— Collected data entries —
From an optimization exercise on the open Yosys and OpenROAD flow, aimed at small area; shortcuts taken in it are not production practice. In this exercise RTL edits were held to simulation tests only and were not proved equivalent to the original. No driver is modelled on the clock port, so clocking that relies on it looks cheaper here than on a real chip.

Design bldc_esc, start of the top module:
module bldc_esc #(parameter DATA_WIDTH = 16, parameter debounce = 3)(
  input clk,
  input reset,
  input pwm_en,
  input encoder_a,
  input encoder_b,
  input [DATA_WIDTH-1:0] pwm_period,
  input [DATA_WIDTH-1:0] period_reference,
  input [DATA_WIDTH-1:0] Kp_ext,
  input [DATA_WIDTH-1:0] Ki_ext,
  input [DATA_WIDTH-1:0] Kd_ext,
  input override_internal_pid,
  output reg motor_positive,
  output reg motor_negative
);
  reg motor_pwm;
  reg [15:0] pwm_counter;
  reg [15:0] pwm_duty_cycle;
  reg [1:0] encoder_state;
  reg [1:0] prev_encoder_state;
  reg [1:0] pwm_direction;
  reg [7:0] period_speed;
  reg [7:0] speed_ctr;
  reg [15:0] Kp;
  reg [15:0] Ki_n;
  reg [15:0] Kd;
  reg [15:0] error_n;
  reg [11:0] integral_n;
  reg [15:0] derivative_n;
  reg [15:0] pid_output;
  reg pid_msb_late;
  reg [15:0] previous_error;
  reg [2:0] encoder_a_shift_reg;
  reg encoder_a_reg;
  reg [2:0] encoder_b_shift_reg;
  reg encoder_b_reg;
  wire one_n0, two_n0;
  assign one_n0 = ~Kp[0];
  bldc_btwo f0 (.b2(Kp[1]), .b1(Kp[0]), .one_n(one_n0), .two_n(two_n0));
  wire q1;
  assign q1 = ~(one_n0 | error_n[0]);
  wire p2 = q1 ^ Kp[1];
  wire q4;
  bldc_bsel b4 (.one_n(one_n0), .two_n(two_n0), .a1(error_n[1]), .a0(error_n[0]), .sel(q4));
  wire p5 = q4 ^ Kp[1];
  wire q7;
  bldc_bsel b7 (.one_n(one_n0), .two_n(two_n0), .a1(error_n[2]), .a0(error_n[1]), .sel(q7));
  wire p8 = q7 ^ Kp[1];
  wire q10;
  bldc_bsel b10 (.one_n(one_n0), .two_n(two_n0), .a1(error_n[3]), .a0(error_n[2]), .sel(q10));
  wire p11 = q10 ^ Kp[1];
  wire q13;
  bldc_bsel b13 (.one_n(one_n0), .two_n(two_n0), .a1(error_n[4]), .a0(error_n[3]), .sel(q13));
  wire p14 = q13 ^ Kp[1];
  wire q16;
  bldc_bsel b16 (.one_n(one_n0), .two_n(two_n0), .a1(error_n[5]), .a0(error_n[4]), .sel(q16));
  wire p17 = q16 ^ Kp[1];
  wire q19;
  bldc_bsel b19 (.one_n(one_n0), .two_n(two_n0), .a1(error_n[6]), .a0(error_n[5]), .sel(q19));
  wire p20 = q19 ^ Kp[1];
  wire q22;
  bldc_bsel b22 (.one_n(one_n0), .two_n(two_n0), .a1(error_n[7]), .a0(error_n[6]), .sel(q22));
  wire p23 = q22 ^ Kp[1];
  wire q25;
  ...
Settings: LEC_CHECK=0, CAP_MARGIN=20, CORE_MARGIN=2, CORE_UTILIZATION=70, PLACE_DENSITY=0.8, SLEW_MARGIN=20, SYNTH_HIERARCHICAL=1; clock period 8.0 ns.
standard.sh (not shown) runs the stock make flow with config.mk's settings and CLKGATE_MAP_FILE= SYNTH_SCRIPT=/design/flow/synth_recipe.tcl, a recipe that flattens the netlist after the stock synthesis.
==> flow/flow/run.sh <==
#!/bin/bash
# Layout flow: the standard flow (standard.sh, standard synthesis
# unchanged) with two layout changes:
#  - the input and output port buffers use the smallest plain buffer,
#    sky130_fd_sc_hd__buf_1 (every port still gets its own buffer);
#  - clock tree synthesis runs with ORFS's usual arguments plus
#    -dont_use_dummy_load, so it adds no dummy load cells to balance the
#    tree's leaves.
# The make output goes to orfs_make.log; each ORFS step keeps its own log
# under orfs/logs/.
set -euo pipefail
here=$(pwd)
bash standard.sh \
  "BUFFER_PORTS_ARGS=-buffer_cell sky130_fd_sc_hd__buf_1" \
  "CTS_ARGS=-sink_clustering_enable -repair_clock_nets -dont_use_dummy_load" \
  finish > "$here/orfs_make.log" 2>&1
Then changed:
==> flow/flow/run.sh (replaced) <==
#!/bin/bash
# Layout flow: the standard flow (standard.sh, standard synthesis
# unchanged) with these layout changes:
#  - the input and output port buffers use the smallest plain buffer,
#    sky130_fd_sc_hd__buf_1 (every port still gets its own buffer);
#  - clock tree synthesis adds no dummy loads and builds the tree from
#    clkbuf_8 under a clkbuf_16 root; after it, flow/fixclk.tcl swaps any
#    leaf buffer that drives more than 15 pins for a clkbuf_16 and
#    legalizes the placement again.
# Each tool's output goes to a log of its own in this folder (orfs_cts.log,
# fixclk.log, orfs_finish.log); each ORFS step also keeps its log under
# orfs/logs/.
set -euo pipefail
here=$(pwd)
args=("BUFFER_PORTS_ARGS=-buffer_cell sky130_fd_sc_hd__buf_1"
      "CTS_ARGS=-sink_clustering_enable -repair_clock_nets -dont_use_dummy_load -buf_list sky130_fd_sc_hd__clkbuf_8 -root_buf sky130_fd_sc_hd__clkbuf_16")
bash standard.sh "${args[@]}" cts > "$here/orfs_cts.log" 2>&1
RES="$here/orfs/results/$FLOW_PLATFORM/bldc_esc/base" openroad -no_init -exit "$here/flow/fixclk.tcl" > "$here/fixclk.log" 2>&1
bash standard.sh "${args[@]}" finish > "$here/orfs_finish.log" 2>&1
==> flow/flow/fixclk.tcl (new file) <==
# After clock tree synthesis: a leaf clock buffer (clkbuf_8) that drives
# more than 15 pins is swapped for clkbuf_16, so that the slew at its flip-flop
# clock pins stays low; the placement is then legalized again.
set res $::env(RES)
read_db $res/4_cts.odb
set db [ord::get_db]
set block [[$db getChip] getBlock]
set m16 [$db findMaster sky130_fd_sc_hd__clkbuf_16]
set swapped 0
foreach inst [$block getInsts] {
  if {[[$inst getMaster] getName] ne "sky130_fd_sc_hd__clkbuf_8"} { continue }
  set n 0
  foreach it [$inst getITerms] {
    if {[$it isOutputSignal] && [$it getNet] ne "NULL"} {
      set n [expr {[llength [[$it getNet] getITerms]] - 1}]
    }
  }
  if {$n > 15} {
    puts "fixclk: [$inst getName] drives $n pins: clkbuf_16"
    $inst swapMaster $m16
    incr swapped
  }
}
puts "fixclk: swapped $swapped"
detailed_placement
check_placement -verbose
write_db $res/4_cts.odb
CORE_UTILIZATION = 75   (was 70)
Effect:
- The new run went through all stages and came out clean
- die area is lower by 6.5%
- worst hold slack improved by 0.0092 ns
- fmax stays flat
- via count is higher by 1.8%
- sequential share of layout area is higher by 0.20 points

— Aim of the task —
Return all the data above once more, precisely as given.

— Task answer —
From an optimization exercise on the open Yosys and OpenROAD flow, aimed at small area; shortcuts taken in it are not production practice. In this exercise RTL edits were held to simulation tests only and were not proved equivalent to the original. No driver is modelled on the clock port, so clocking that relies on it looks cheaper here than on a real chip.

Design bldc_esc, start of the top module:
module bldc_esc #(parameter DATA_WIDTH = 16, parameter debounce = 3)(
  input clk,
  input reset,
  input pwm_en,
  input encoder_a,
  input encoder_b,
  input [DATA_WIDTH-1:0] pwm_period,
  input [DATA_WIDTH-1:0] period_reference,
  input [DATA_WIDTH-1:0] Kp_ext,
  input [DATA_WIDTH-1:0] Ki_ext,
  input [DATA_WIDTH-1:0] Kd_ext,
  input override_internal_pid,
  output reg motor_positive,
  output reg motor_negative
);
  reg motor_pwm;
  reg [15:0] pwm_counter;
  reg [15:0] pwm_duty_cycle;
  reg [1:0] encoder_state;
  reg [1:0] prev_encoder_state;
  reg [1:0] pwm_direction;
  reg [7:0] period_speed;
  reg [7:0] speed_ctr;
  reg [15:0] Kp;
  reg [15:0] Ki_n;
  reg [15:0] Kd;
  reg [15:0] error_n;
  reg [11:0] integral_n;
  reg [15:0] derivative_n;
  reg [15:0] pid_output;
  reg pid_msb_late;
  reg [15:0] previous_error;
  reg [2:0] encoder_a_shift_reg;
  reg encoder_a_reg;
  reg [2:0] encoder_b_shift_reg;
  reg encoder_b_reg;
  wire one_n0, two_n0;
  assign one_n0 = ~Kp[0];
  bldc_btwo f0 (.b2(Kp[1]), .b1(Kp[0]), .one_n(one_n0), .two_n(two_n0));
  wire q1;
  assign q1 = ~(one_n0 | error_n[0]);
  wire p2 = q1 ^ Kp[1];
  wire q4;
  bldc_bsel b4 (.one_n(one_n0), .two_n(two_n0), .a1(error_n[1]), .a0(error_n[0]), .sel(q4));
  wire p5 = q4 ^ Kp[1];
  wire q7;
  bldc_bsel b7 (.one_n(one_n0), .two_n(two_n0), .a1(error_n[2]), .a0(error_n[1]), .sel(q7));
  wire p8 = q7 ^ Kp[1];
  wire q10;
  bldc_bsel b10 (.one_n(one_n0), .two_n(two_n0), .a1(error_n[3]), .a0(error_n[2]), .sel(q10));
  wire p11 = q10 ^ Kp[1];
  wire q13;
  bldc_bsel b13 (.one_n(one_n0), .two_n(two_n0), .a1(error_n[4]), .a0(error_n[3]), .sel(q13));
  wire p14 = q13 ^ Kp[1];
  wire q16;
  bldc_bsel b16 (.one_n(one_n0), .two_n(two_n0), .a1(error_n[5]), .a0(error_n[4]), .sel(q16));
  wire p17 = q16 ^ Kp[1];
  wire q19;
  bldc_bsel b19 (.one_n(one_n0), .two_n(two_n0), .a1(error_n[6]), .a0(error_n[5]), .sel(q19));
  wire p20 = q19 ^ Kp[1];
  wire q22;
  bldc_bsel b22 (.one_n(one_n0), .two_n(two_n0), .a1(error_n[7]), .a0(error_n[6]), .sel(q22));
  wire p23 = q22 ^ Kp[1];
  wire q25;
  ...
Settings: LEC_CHECK=0, CAP_MARGIN=20, CORE_MARGIN=2, CORE_UTILIZATION=70, PLACE_DENSITY=0.8, SLEW_MARGIN=20, SYNTH_HIERARCHICAL=1; clock period 8.0 ns.
standard.sh (not shown) runs the stock make flow with config.mk's settings and CLKGATE_MAP_FILE= SYNTH_SCRIPT=/design/flow/synth_recipe.tcl, a recipe that flattens the netlist after the stock synthesis.
==> flow/flow/run.sh <==
#!/bin/bash
# Layout flow: the standard flow (standard.sh, standard synthesis
# unchanged) with two layout changes:
#  - the input and output port buffers use the smallest plain buffer,
#    sky130_fd_sc_hd__buf_1 (every port still gets its own buffer);
#  - clock tree synthesis runs with ORFS's usual arguments plus
#    -dont_use_dummy_load, so it adds no dummy load cells to balance the
#    tree's leaves.
# The make output goes to orfs_make.log; each ORFS step keeps its own log
# under orfs/logs/.
set -euo pipefail
here=$(pwd)
bash standard.sh \
  "BUFFER_PORTS_ARGS=-buffer_cell sky130_fd_sc_hd__buf_1" \
  "CTS_ARGS=-sink_clustering_enable -repair_clock_nets -dont_use_dummy_load" \
  finish > "$here/orfs_make.log" 2>&1
Then changed:
==> flow/flow/run.sh (replaced) <==
#!/bin/bash
# Layout flow: the standard flow (standard.sh, standard synthesis
# unchanged) with these layout changes:
#  - the input and output port buffers use the smallest plain buffer,
#    sky130_fd_sc_hd__buf_1 (every port still gets its own buffer);
#  - clock tree synthesis adds no dummy loads and builds the tree from
#    clkbuf_8 under a clkbuf_16 root; after it, flow/fixclk.tcl swaps any
#    leaf buffer that drives more than 15 pins for a clkbuf_16 and
#    legalizes the placement again.
# Each tool's output goes to a log of its own in this folder (orfs_cts.log,
# fixclk.log, orfs_finish.log); each ORFS step also keeps its log under
# orfs/logs/.
set -euo pipefail
here=$(pwd)
args=("BUFFER_PORTS_ARGS=-buffer_cell sky130_fd_sc_hd__buf_1"
      "CTS_ARGS=-sink_clustering_enable -repair_clock_nets -dont_use_dummy_load -buf_list sky130_fd_sc_hd__clkbuf_8 -root_buf sky130_fd_sc_hd__clkbuf_16")
bash standard.sh "${args[@]}" cts > "$here/orfs_cts.log" 2>&1
RES="$here/orfs/results/$FLOW_PLATFORM/bldc_esc/base" openroad -no_init -exit "$here/flow/fixclk.tcl" > "$here/fixclk.log" 2>&1
bash standard.sh "${args[@]}" finish > "$here/orfs_finish.log" 2>&1
==> flow/flow/fixclk.tcl (new file) <==
# After clock tree synthesis: a leaf clock buffer (clkbuf_8) that drives
# more than 15 pins is swapped for clkbuf_16, so that the slew at its flip-flop
# clock pins stays low; the placement is then legalized again.
set res $::env(RES)
read_db $res/4_cts.odb
set db [ord::get_db]
set block [[$db getChip] getBlock]
set m16 [$db findMaster sky130_fd_sc_hd__clkbuf_16]
set swapped 0
foreach inst [$block getInsts] {
  if {[[$inst getMaster] getName] ne "sky130_fd_sc_hd__clkbuf_8"} { continue }
  set n 0
  foreach it [$inst getITerms] {
    if {[$it isOutputSignal] && [$it getNet] ne "NULL"} {
      set n [expr {[llength [[$it getNet] getITerms]] - 1}]
    }
  }
  if {$n > 15} {
    puts "fixclk: [$inst getName] drives $n pins: clkbuf_16"
    $inst swapMaster $m16
    incr swapped
  }
}
puts "fixclk: swapped $swapped"
detailed_placement
check_placement -verbose
write_db $res/4_cts.odb
CORE_UTILIZATION = 75   (was 70)
Effect:
- The new run went through all stages and came out clean
- die area is lower by 6.5%
- worst hold slack improved by 0.0092 ns
- fmax stays flat
- via count is higher by 1.8%
- sequential share of layout area is higher by 0.20 points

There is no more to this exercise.